Exercise prompt: Would you return every line of the listing below that has "classifies" in it?

Supplied material:
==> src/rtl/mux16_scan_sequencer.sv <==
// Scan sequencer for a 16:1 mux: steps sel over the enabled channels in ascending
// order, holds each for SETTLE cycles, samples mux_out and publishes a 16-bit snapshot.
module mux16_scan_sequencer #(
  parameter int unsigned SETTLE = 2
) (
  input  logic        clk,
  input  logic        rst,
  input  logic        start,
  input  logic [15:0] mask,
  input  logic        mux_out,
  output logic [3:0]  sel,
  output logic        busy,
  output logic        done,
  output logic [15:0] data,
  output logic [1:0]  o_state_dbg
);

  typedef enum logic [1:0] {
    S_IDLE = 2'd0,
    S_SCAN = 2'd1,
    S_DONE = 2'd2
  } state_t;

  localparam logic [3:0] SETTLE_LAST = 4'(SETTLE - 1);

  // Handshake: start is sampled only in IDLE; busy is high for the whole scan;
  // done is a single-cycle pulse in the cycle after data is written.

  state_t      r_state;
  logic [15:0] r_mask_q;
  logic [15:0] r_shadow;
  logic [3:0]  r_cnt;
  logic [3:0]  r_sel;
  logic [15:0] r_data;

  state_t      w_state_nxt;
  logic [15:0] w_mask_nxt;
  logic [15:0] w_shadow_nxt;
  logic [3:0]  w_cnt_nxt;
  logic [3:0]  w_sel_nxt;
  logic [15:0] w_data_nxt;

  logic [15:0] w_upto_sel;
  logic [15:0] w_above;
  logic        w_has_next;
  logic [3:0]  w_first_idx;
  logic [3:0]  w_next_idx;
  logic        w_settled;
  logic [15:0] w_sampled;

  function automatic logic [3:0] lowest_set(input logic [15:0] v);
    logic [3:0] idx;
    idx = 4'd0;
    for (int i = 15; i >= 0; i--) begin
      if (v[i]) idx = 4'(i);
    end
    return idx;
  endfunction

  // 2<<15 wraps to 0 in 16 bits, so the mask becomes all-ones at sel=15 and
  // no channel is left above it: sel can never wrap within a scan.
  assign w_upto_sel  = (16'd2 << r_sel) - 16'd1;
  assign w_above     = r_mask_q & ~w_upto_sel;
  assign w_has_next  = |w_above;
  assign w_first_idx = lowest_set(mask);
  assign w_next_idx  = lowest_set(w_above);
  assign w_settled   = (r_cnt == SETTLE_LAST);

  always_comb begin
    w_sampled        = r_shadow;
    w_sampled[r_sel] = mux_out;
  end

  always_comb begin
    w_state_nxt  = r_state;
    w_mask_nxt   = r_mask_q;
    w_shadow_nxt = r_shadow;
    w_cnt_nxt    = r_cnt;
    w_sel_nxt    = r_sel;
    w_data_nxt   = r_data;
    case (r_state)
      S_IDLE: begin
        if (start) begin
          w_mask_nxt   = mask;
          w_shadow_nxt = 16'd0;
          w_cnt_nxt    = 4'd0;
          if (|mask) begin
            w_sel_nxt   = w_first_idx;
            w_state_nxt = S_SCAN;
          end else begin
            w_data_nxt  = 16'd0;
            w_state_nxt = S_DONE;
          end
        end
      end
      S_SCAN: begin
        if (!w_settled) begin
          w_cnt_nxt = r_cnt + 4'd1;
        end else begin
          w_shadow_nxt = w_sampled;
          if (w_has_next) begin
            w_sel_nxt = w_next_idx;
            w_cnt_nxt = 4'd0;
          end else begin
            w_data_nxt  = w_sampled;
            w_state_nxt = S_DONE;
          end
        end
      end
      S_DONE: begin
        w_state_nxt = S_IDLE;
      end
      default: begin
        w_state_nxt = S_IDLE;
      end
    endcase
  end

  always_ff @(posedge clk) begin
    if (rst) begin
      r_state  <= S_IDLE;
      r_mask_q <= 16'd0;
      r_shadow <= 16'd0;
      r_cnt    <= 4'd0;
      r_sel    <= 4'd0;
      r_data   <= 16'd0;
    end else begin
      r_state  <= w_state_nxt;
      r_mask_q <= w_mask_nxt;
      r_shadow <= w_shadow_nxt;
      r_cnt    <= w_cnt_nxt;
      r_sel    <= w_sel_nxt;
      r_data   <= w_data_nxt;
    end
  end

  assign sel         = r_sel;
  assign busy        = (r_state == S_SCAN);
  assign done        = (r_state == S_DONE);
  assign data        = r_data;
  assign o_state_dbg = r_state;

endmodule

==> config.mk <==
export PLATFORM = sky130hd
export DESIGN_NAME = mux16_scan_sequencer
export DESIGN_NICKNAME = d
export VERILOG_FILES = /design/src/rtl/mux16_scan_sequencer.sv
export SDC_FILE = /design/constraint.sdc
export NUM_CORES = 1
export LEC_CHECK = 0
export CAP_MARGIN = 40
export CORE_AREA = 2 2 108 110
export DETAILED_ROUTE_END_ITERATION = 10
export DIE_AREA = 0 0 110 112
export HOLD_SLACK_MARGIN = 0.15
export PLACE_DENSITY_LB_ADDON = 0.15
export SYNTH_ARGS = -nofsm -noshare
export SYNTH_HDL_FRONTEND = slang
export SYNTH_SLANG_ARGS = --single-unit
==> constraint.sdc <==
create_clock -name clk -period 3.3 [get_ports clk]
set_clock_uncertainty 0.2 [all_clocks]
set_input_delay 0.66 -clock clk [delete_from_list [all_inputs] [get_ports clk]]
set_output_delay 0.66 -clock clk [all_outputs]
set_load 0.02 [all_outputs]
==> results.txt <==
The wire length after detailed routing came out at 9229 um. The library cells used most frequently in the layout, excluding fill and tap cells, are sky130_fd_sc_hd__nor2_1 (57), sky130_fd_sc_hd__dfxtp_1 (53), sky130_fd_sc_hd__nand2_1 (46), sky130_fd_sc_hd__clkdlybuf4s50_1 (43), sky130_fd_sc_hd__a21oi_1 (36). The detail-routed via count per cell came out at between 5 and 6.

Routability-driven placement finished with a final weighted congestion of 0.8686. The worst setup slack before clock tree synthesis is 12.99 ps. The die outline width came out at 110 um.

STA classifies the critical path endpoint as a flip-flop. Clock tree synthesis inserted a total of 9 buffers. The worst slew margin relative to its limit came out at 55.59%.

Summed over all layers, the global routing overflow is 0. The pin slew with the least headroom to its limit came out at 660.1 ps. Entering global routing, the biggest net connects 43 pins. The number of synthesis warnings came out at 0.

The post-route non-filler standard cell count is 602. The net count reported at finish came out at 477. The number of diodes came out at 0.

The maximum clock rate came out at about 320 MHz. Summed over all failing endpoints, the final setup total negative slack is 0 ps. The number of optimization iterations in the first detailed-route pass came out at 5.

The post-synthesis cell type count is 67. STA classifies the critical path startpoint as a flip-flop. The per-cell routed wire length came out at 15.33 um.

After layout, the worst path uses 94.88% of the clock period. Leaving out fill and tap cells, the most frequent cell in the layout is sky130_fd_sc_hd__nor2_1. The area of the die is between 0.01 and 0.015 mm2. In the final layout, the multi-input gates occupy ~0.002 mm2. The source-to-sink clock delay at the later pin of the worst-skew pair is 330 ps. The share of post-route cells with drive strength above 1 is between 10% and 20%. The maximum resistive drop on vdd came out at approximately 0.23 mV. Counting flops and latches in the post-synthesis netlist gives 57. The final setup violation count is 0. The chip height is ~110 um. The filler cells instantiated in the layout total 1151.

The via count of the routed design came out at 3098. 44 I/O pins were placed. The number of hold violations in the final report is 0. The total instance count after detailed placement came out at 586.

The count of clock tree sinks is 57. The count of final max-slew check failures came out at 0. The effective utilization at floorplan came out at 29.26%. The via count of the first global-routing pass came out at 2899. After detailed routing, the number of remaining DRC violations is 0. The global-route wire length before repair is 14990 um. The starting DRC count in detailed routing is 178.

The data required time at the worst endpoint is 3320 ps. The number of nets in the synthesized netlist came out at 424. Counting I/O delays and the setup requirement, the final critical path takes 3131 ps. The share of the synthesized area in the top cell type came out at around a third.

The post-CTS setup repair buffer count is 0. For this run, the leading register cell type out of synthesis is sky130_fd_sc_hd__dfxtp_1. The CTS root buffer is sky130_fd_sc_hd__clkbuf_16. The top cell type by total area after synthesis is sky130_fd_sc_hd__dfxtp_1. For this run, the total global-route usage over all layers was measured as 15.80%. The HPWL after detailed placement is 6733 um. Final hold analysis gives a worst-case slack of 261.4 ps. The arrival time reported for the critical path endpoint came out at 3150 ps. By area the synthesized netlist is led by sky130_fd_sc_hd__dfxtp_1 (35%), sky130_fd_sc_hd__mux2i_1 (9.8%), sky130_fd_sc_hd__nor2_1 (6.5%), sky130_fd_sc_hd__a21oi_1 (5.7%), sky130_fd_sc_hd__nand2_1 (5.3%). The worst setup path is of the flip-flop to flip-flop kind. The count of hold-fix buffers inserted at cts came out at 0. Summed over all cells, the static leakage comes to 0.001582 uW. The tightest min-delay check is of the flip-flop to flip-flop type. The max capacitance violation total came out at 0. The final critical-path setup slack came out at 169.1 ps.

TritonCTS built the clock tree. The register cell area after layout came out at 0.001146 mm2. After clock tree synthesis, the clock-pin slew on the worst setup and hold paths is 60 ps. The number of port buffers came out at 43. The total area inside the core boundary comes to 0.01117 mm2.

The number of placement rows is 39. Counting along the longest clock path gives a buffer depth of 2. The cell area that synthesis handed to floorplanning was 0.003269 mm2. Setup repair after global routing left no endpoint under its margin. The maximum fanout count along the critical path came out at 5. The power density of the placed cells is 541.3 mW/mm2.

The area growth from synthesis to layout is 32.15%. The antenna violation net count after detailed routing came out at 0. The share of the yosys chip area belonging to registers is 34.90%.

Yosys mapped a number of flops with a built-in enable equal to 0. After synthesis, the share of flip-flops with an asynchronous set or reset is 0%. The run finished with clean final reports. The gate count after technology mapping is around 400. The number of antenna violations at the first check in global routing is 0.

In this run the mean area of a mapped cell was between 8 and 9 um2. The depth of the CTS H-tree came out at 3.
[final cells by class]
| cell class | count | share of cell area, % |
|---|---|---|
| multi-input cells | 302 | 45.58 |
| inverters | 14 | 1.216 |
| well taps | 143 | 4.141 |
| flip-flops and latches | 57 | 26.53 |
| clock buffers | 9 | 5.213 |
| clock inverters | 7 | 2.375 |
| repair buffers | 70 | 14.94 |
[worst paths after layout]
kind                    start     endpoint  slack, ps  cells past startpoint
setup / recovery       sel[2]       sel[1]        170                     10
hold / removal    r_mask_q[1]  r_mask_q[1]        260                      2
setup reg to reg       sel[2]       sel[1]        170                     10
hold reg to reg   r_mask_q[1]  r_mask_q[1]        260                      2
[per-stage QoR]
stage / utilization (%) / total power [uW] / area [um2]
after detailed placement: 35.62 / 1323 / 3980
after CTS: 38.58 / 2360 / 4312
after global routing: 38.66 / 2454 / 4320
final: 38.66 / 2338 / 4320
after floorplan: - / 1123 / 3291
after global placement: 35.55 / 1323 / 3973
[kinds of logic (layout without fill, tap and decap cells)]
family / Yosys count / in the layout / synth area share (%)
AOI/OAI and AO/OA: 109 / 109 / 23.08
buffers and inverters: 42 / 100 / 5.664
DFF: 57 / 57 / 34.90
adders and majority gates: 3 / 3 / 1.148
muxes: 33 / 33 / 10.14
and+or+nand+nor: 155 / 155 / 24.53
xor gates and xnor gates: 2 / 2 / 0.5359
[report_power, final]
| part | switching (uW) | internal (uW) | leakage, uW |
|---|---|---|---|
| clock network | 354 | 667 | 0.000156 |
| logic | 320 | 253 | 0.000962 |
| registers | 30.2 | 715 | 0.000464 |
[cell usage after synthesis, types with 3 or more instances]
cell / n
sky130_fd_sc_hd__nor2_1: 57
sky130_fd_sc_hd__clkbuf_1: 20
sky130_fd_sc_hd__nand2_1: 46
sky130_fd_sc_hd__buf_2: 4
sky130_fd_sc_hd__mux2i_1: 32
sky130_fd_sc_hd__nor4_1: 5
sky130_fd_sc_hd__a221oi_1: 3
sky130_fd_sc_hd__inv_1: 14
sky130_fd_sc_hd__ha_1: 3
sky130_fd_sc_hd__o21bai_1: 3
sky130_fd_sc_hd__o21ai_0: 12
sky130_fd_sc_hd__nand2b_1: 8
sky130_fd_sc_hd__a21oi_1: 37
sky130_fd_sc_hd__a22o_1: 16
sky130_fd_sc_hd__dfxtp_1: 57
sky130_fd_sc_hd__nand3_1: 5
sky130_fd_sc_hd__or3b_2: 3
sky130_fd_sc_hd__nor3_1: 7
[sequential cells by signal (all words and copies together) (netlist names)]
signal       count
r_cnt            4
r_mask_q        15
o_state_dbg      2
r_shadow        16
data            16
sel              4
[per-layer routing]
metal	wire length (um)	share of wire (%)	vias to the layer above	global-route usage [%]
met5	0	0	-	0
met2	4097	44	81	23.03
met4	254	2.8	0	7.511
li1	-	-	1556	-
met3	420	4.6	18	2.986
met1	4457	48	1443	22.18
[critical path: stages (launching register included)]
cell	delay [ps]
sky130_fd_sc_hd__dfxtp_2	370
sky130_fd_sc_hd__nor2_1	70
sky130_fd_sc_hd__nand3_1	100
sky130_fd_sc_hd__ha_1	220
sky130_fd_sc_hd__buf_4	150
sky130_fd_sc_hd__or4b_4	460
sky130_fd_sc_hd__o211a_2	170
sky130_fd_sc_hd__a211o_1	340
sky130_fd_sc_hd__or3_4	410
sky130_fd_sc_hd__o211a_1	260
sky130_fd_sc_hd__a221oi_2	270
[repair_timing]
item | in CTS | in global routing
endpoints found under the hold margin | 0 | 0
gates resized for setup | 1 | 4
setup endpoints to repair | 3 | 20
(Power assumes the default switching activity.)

Solution below:
STA classifies the critical path endpoint as a flip-flop. Clock tree synthesis inserted a total of 9 buffers. The worst slew margin relative to its limit came out at 55.59%.
The post-synthesis cell type count is 67. STA classifies the critical path startpoint as a flip-flop. The per-cell routed wire length came out at 15.33 um.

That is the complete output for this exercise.